福田:モチベーションが全部かわいいよね。「社会のこと知ろう」「IDカードをぶら下げよう」っていう。やっぱりちょっと社会のことを知るのが、教団活動のせいで遅れたからかもしれないね。
佐藤:就職するな、大学に行くな、布教活動をしろと言われていたから。つまり「大手企業に勤めるのは、サタンの誘惑だから、それよりも新聞配達をしなさい」という感じなんですよ。
福田:キャピタリズムの中枢に行くなと。
佐藤:そう。だから僕、当時横浜に住んでいてYahoo!に入社したとき、もう結婚して子どもも2人いたんですよ。それでもうちの実家の親から毎週末、「Yahoo!を辞めなさい」って何度も電話がかかってくるんです。「えっ!?」って言うと、「新聞配達をやって、布教活動をしろ。ハルマゲドンが近いのに、そんな大手企業に入ってる場合じゃない」みたいな感じで。でも真面目に言ってるんですよ、彼らは。
福田:うーん、なるほどね。
佐藤:話を戻すと、「大きい会社に入ってみたい」となった時も、どうやって入ったらいいのかは分からない。履歴書も出したけど、返事はこない。だから当時のYahoo!の社長だった創業者の井上雅博さん(故人)に手紙を直で書くんです。 「公式サイトのトップのあいさつでは“Yahoo!はこうなる!”ってミッションを掲げていますけど、それを達成するには、自分のような人材が必要だから、面接してくれ」っていう主旨の手紙を書いて。そのとき、どうすれば秘書に捨てられないかまで考えて、A4の紙にでっかく「井上雅博様」って名前を書いて、「これだけやれば絶対に捨てないだろう!」と思って送りました。あとで聞いたら、井上さんが事業部長を呼んで、「こんな変な手紙がきたんだけど、バカか天才か、たぶんどっちかだ」ってことになってたらしいです(笑) で「こいつをどうするべきか」となったときに西牧哲也さんという、当時Yahoo!BB事業部にいた人が、「そいつ1人ぐらい入れてもいいんじゃないですか?」ってことで面接が決まって。役員面接でペラペラしゃべっていたら、「こいつにはしゃべる仕事をさせろ」ってことになって、社長室に突っ込まれたんですよ。
福田:すごいね。いきなり中枢だよ(笑)
佐藤:ただ入社のときに最終面接で人事が出て来て、「(お前の)使い方が分からない」と。だから「とりあえず入れるけれど、3カ月の試用期間以内に自分で部署を探してくれ」って言われたんです。

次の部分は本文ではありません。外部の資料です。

$ cat config.mk
export PLATFORM = sky130hd
export DESIGN_NAME = wpf_ram
export DESIGN_NICKNAME = d
export VERILOG_FILES = /design/src/design/wpf_ram.sv
export SDC_FILE = /design/constraint.sdc
export NUM_CORES = 1
export LEC_CHECK = 0
export BUFFER_PORTS_ARGS = -buffer_cell sky130_fd_sc_hd__buf_2
export CORE_ASPECT_RATIO = 1.25
export CORE_MARGIN = 8
export CORE_UTILIZATION = 51
export CTS_CLUSTER_DIAMETER = 200
export DETAILED_ROUTE_END_ITERATION = 8
export HOLD_SLACK_MARGIN = 0.12
export PLACE_DENSITY = 0.68
export SKIP_LAST_GASP = 1
export SLEW_MARGIN = 10
export SYNTH_ARGS = -nofsm -noshare
export SYNTH_HDL_FRONTEND = slang
export SYNTH_SLANG_ARGS = --single-unit
$ cat constraint.sdc
create_clock -name i_clk -period 3.3 [get_ports i_clk]
set_clock_uncertainty 0.2 [all_clocks]
set_input_delay 0.33 -clock i_clk [delete_from_list [all_inputs] [get_ports i_clk]]
set_output_delay 0.33 -clock i_clk [all_outputs]
set_load 0.1 [all_outputs]
$ cat src/design/wpf_ram.sv
// Generic single-write, single-read RAM with registered read data.
// No dependencies.
module wpf_ram #(
    parameter int WIDTH = 8,
    parameter int DEPTH = 16
) (
    input  logic                     i_clk,
    input  logic                     i_we,
    input  logic [$clog2(DEPTH)-1:0] i_waddr,
    input  logic [WIDTH-1:0]         i_wdata,
    input  logic [$clog2(DEPTH)-1:0] i_raddr,
    output logic [WIDTH-1:0]         o_rdata
);
    logic [WIDTH-1:0] r_mem [DEPTH];

    always_ff @(posedge i_clk) begin
        if (i_we) begin
            r_mem[i_waddr] <= i_wdata;
        end
        o_rdata <= r_mem[i_raddr];
    end
endmodule

==> flow_summary.json, run 1 <==
{
  "synth_area_mm2": 0.00515,
  "ys_seq_elements": 136,
  "path_buf_inv": 1,
  "dr.pass1.iters": 4,
  "die_w_um": 106,
  "wl_per_cell_um": 24.0,
  "pin_count": 26,
  "synth_fp_nets": 247,
  "grt_first_pass_wirelength_mm": 15.1,
  "drc": 0,
  "setup_viol": 0,
  "p_comb_share_pct": 6.5,
  "synth_area_per_cell_um2": 22.5,
  "htreeDepth": 4,
  "drt_iter0_drc": 215,
  "coreArea_mm2": 0.00995,
  "rsz0062_at_grt": "false",
  "status": "completed",
  "synthArstFlopShare_pct": 0,
  "gr-total-overflow": 0,
  "ys_warn_count": 0,
  "cp-end-kind": "primary output",
  "critPathRequiredTime_ns": 2.77,
  "p_leak_nw": 2.02,
  "placed_cell_area_mm2": 0.00540,
  "cap_violations": 0,
  "crit_family": "buffers and inverters",
  "worstPathMaxFanout": 1,
  "grt_max_degree": 33,
  "cts_tree": "yes",
  "areaGrowthSynthToFinish_pct": 16.5,
  "drive_gt1_share_pct": 27.3,
  "clock_latency_ns": 0.41,
  "synth_top_area_cell": "edfxtp_1",
  "grt_pass1_vias": 2512,
  "clkPwrFrac_pct": 44.3,
  "crit_type": "flip-flop to primary output",
  "antenna_cells": 0,
  "cts_setup_buffers": 0,
  "antenna_found_initial": 0,
  "hold_violations": 0,
  "io_buffers": 25,
  "cts-buffers-inserted": 17,
  "fin_nets": 291,
  "antenna_left": 0,
  "postLayoutCoreUtil_pct": 60.2,
  "clockBufferDepth": 2,
  "critical_path.startpoint_type": "flip-flop",
  "post_cts_resized": 0,
  "die_h_um": 128,
  "hold_slack_ns": 0.127,
  "synth_edf_count": 128,
  "worstHoldPathType": "input port to flip-flop",
  "vias": 2414,
  "min_period_ns": 1.78,
  "hold_buffers": 3,
  "via_per_inst": 5.82,
  "initial_core_util_pct": 51.7,
  "slowest_stage": "buf_2",
  "cp.arrival_ns": 1.25,
  "die_area_mm2": 0.0136,
  "syn-instance-count": 229,
  "power_switching_mw": 0.823,
  "powerDensity_mw_per_mm2": 659,
  "finalSetupTns_ns": 0,
  "swShare_pct": 20.8,
  "ys_types": 19,
  "placedCellCount": 380,
  "rows": 41,
  "tightest_slew_ns": 0.983,
  "max_slew_margin_pct": 34.2,
  "yosysSeqAreaShare_pct": 77.8,
  "grtUsageTotal_pct": 15.8,
  "cts-root-buf": "clkbuf_16",
  "design_area_mm2": 0.00599,
  "power.internal_mw": 3.13,
  "post-dp-hpwl_mm": 6.41,
  "cts.sinks": 136,
  "gp_congestion": 0.738,
  "cp_cell_sequence": "buf_2",
  "ys.flop_type": "edfxtp_1",
  "max_stage_delay_ns": 0.46,
  "synth.most_common_cell": "edfxtp_1",
  "timing.fmax_mhz": 561,
  "fin_crit_sh_pct": 54.1,
  "p_seq_share_pct": 49.2,
  "synth_top_area_share_pct": 74.7,
  "synth_common_cells": "128 x edfxtp_1, 18 x mux4_2, 16 x a22oi_1, 14 x mux4_1, 13 x nor2_1",
  "cts.clk_slew.worst_paths_ns": 0.05,
  "vdd_drop_max_uv": 381,
  "drv_slew": 0,
  "finalNonFillerCells": 415,
  "routed_wl_mm": 9.97,
  "synthTopCellsByArea": "edfxtp_1 75%, mux4_2 7.9%, mux4_1 7.1%"
}
## final timing paths
kind / cells past startpoint / from / end / slack (ns)
setup / recovery: 1 / o_rdata[0] / o_rdata[0] / 1.52
hold / removal: 1 / i_wdata[7] / r_mem[15][7] / 0.13
setup reg to reg: 3 / r_mem[1][3] / o_rdata[3] / 1.66
hold reg to reg: 3 / r_mem[12][1] / o_rdata[1] / 0.47
## cell usage in the layout, fill, tap and decap left out, drive strengths merged
cell / synthesis / final
a22oi: 16 / 16
and2: 1 / 1
and2b: 1 / 1
buf: 7 / 32
clkbuf: 0 / 30
clkinv: 0 / 2
dfxtp: 8 / 8
dlygate4sd3: 0 / 3
edfxtp: 128 / 128
mux4: 32 / 32
nand2: 9 / 9
nand2b: 2 / 2
nand3: 1 / 1
nand3b: 2 / 2
nor2: 13 / 13
nor2b: 1 / 1
nor3: 4 / 4
or3b: 1 / 1
## per-stage QoR
| stage | worst slack (ns) | total power [mW] |
|---|---|---|
| after floorplan | 1.28 | 2.16 |
| after global placement | 1.17 | 2.23 |
| after detailed placement | 1.15 | 2.24 |
| after CTS | 1.50 | 3.97 |
| after global routing | 1.50 | 4.05 |
| final | 1.52 | 3.95 |
## metal layers
metal	routed length, µm	part of all wire [%]	GRT usage [%]
met1	3950	40	18.2
met2	5310	53	26.9
met3	573	5.7	4.63
met4	136	1.4	6.31
met5	0	0	0
## flip-flops by register name, summed over array words and instances (netlist names)
register / cells
r_mem: 128
o_rdata: 8
## layout make-up
| type | count | area (µm²) |
|---|---|---|
| clock inverter | 2 | 10.0 |
| fill | 709 | 3960 |
| sequential | 136 | 4000 |
| clock buffer | 30 | 554 |
| timing repair buffer | 35 | 208 |
| multi-input combinational | 83 | 1060 |
| tap | 129 | 161 |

福田:でも、それも自由だね。当時のインターネット黎明期の良さがとても出ている話。
佐藤:そうですよね。当時は、Facebook前代表の児玉太郎さんがいらしたりして、活躍されていた方がその後あっちこっちで、日本でIT業界を作っていったんですよ。
福田:すごいよね。みんな下地がグローバル。